G8: MANI TESE, "CANCELLAZIONE DEL DEBITO QUESTIONE ANCORA APERTA"” “

 La questione della cancellazione del debito ai Paesi poveri che sembrava conclusasi dopo la riunione dell’11 giugno scorso dei ministri delle Finanze dei Paesi del G7 è ancora del tutto aperta. A sostenerlo è Mani Tese/Campagna per la riforma della banca mondiale, in un press briefing dove si evidenziano i punti critici che dovranno essere affrontati al prossimo G8 che si terrà a Gleneagles, in Scozia, dal 6 all’8 luglio prossimi. Alla riunione dei ministri delle finanze degli Stati del G8, inoltre "si è deciso che solamente 18 Stati (su almeno 66 Paesi poveri oppressi da un debito complessivo di 600 miliardi di dollari) beneficeranno subito della cancellazione del 100 per cento del proprio stock di debito". Un debito, quello dei Paesi poveri, che ammonta, come ricordato dall’organizzazione, a 2.500 miliardi di dollari.
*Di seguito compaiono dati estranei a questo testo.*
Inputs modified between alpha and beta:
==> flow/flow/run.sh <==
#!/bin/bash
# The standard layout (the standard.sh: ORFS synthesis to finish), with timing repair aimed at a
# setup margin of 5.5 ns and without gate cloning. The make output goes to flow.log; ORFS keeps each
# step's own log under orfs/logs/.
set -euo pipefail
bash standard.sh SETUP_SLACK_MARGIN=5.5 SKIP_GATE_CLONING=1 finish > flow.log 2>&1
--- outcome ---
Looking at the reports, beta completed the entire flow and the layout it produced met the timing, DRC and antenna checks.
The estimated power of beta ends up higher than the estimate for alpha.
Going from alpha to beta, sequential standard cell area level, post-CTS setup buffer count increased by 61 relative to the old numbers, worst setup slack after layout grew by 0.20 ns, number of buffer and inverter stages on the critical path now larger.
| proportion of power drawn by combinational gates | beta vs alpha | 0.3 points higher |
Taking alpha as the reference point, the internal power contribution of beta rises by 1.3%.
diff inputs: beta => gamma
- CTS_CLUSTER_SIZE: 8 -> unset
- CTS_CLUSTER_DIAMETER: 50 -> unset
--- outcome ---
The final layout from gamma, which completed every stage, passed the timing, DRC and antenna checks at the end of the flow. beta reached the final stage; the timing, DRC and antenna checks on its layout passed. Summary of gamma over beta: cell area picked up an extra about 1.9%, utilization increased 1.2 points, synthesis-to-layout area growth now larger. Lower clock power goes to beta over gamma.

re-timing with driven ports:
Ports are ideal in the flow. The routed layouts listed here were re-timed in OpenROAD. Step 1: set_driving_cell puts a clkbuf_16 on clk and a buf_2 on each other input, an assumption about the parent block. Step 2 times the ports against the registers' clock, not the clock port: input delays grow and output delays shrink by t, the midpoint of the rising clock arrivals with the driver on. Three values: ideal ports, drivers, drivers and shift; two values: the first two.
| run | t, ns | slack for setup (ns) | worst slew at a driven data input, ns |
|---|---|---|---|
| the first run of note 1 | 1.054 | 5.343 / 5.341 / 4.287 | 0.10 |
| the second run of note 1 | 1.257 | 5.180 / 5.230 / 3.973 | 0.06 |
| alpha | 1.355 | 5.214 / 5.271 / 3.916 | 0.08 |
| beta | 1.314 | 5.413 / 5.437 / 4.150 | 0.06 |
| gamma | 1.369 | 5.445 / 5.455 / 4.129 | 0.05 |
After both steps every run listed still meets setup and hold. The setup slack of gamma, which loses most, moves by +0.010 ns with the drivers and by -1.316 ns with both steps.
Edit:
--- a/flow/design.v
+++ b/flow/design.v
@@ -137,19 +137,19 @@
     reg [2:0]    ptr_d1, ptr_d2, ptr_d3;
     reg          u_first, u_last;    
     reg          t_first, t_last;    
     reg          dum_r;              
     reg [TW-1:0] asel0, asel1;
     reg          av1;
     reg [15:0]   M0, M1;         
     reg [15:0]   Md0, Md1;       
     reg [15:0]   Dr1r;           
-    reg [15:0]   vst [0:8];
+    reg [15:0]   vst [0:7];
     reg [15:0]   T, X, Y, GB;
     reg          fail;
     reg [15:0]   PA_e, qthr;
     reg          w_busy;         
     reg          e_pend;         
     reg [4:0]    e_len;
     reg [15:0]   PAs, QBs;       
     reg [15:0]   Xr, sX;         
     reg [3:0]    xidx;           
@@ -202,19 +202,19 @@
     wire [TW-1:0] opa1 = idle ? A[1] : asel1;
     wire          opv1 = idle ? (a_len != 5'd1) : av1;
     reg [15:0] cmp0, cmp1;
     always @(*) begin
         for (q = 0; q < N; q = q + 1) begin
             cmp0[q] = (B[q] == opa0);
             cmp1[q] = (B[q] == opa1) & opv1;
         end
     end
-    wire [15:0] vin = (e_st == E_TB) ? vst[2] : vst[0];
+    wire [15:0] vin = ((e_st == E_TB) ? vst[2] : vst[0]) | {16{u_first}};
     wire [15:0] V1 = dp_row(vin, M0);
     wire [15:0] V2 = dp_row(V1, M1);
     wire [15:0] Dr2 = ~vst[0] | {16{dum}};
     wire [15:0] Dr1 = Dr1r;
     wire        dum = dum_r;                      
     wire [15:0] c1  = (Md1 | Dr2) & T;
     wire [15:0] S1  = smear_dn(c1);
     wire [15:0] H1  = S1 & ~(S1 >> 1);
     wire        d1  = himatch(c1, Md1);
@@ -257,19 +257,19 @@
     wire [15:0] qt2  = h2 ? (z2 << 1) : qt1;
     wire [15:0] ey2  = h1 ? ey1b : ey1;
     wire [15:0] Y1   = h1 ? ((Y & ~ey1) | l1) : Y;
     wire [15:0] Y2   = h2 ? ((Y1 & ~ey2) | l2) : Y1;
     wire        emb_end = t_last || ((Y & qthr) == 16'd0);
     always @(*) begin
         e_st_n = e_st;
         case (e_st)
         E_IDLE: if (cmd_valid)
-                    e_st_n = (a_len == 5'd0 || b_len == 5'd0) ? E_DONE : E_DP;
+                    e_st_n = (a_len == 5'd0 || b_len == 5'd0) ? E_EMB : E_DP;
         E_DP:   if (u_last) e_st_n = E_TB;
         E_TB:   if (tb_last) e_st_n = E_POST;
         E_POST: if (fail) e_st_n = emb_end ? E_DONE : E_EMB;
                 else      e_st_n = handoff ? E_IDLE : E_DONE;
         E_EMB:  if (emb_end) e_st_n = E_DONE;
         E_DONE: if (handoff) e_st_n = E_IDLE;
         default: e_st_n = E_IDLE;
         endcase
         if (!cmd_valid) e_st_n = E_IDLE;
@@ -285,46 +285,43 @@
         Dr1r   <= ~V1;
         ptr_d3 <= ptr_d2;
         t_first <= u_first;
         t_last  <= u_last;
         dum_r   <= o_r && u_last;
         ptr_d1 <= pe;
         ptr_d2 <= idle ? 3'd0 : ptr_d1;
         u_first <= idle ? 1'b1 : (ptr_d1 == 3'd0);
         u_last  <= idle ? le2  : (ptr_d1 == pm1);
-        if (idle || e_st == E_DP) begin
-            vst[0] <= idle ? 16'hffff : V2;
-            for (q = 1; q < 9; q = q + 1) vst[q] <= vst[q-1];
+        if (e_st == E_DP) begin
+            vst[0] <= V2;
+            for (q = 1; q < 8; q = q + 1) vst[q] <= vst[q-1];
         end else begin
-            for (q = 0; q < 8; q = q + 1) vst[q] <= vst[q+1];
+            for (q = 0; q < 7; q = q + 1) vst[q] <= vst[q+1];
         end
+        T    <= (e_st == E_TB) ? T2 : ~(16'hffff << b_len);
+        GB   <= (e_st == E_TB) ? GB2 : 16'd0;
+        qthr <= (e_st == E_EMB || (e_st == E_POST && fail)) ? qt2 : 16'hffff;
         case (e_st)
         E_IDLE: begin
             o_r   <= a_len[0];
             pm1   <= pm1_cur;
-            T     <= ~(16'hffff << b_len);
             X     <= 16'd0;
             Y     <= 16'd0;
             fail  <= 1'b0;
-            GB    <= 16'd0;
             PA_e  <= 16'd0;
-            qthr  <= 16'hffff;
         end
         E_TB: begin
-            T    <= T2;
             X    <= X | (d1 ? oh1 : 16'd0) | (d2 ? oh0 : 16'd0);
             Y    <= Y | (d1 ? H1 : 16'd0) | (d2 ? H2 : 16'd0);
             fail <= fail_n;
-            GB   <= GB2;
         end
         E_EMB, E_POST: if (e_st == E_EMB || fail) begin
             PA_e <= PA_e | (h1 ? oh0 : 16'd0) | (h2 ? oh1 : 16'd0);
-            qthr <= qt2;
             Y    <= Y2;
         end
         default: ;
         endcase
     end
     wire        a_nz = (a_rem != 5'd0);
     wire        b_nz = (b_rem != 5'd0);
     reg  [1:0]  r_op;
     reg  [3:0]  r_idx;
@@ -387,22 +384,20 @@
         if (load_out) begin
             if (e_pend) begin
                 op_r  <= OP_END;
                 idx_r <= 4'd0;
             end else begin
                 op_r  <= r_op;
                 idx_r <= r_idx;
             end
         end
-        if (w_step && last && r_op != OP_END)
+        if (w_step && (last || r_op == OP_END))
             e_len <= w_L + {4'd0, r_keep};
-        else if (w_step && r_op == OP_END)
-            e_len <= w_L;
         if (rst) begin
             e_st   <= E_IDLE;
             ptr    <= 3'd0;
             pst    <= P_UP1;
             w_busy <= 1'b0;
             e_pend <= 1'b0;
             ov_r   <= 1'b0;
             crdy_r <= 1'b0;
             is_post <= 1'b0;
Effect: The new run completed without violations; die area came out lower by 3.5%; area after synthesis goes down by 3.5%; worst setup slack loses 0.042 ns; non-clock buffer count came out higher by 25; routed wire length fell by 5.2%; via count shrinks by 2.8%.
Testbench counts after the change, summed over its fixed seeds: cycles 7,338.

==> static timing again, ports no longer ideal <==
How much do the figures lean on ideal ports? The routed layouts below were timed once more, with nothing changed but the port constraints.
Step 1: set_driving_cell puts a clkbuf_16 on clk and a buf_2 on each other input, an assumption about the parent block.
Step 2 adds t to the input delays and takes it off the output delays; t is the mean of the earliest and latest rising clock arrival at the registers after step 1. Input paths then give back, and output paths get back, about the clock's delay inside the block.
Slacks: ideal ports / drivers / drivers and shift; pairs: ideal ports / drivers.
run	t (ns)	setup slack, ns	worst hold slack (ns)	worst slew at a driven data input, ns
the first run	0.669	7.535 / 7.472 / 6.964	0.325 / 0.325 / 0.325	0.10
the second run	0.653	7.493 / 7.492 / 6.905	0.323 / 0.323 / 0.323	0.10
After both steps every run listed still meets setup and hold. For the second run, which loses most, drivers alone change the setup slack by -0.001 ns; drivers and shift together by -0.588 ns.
Non solo, questa cifra, in meno di dieci anni, è aumentata complessivamente del 25 per cento. L’accordo del G8 finanziario, inoltre, riguarda tre sitituzioni multilaterali: l’International Develpment Association della Banca Mondiale, la Banca africana di sviluppo e il Fondo monetario internazionale, pertanto "si può dire che è una cancellazione che non riguarda affatto il 100 per cento dei creditori multilaterali". Mani Tese poi espone dubbi sul metodo di finanziamento della cancellazione del debito: "i Paesi dovranno sempre attuare le solite condizioni econonomiche e vedranno come prima cosas una di minuzione dei fondi dell’aiuto a loro disposizione". "La decisione del G7 finanziario dovrà essere ratificato – prosegue – a Gleneagles. Quindi la questione è tutt’altro che conclusa, a differenza di quello che i governi intendono far credere".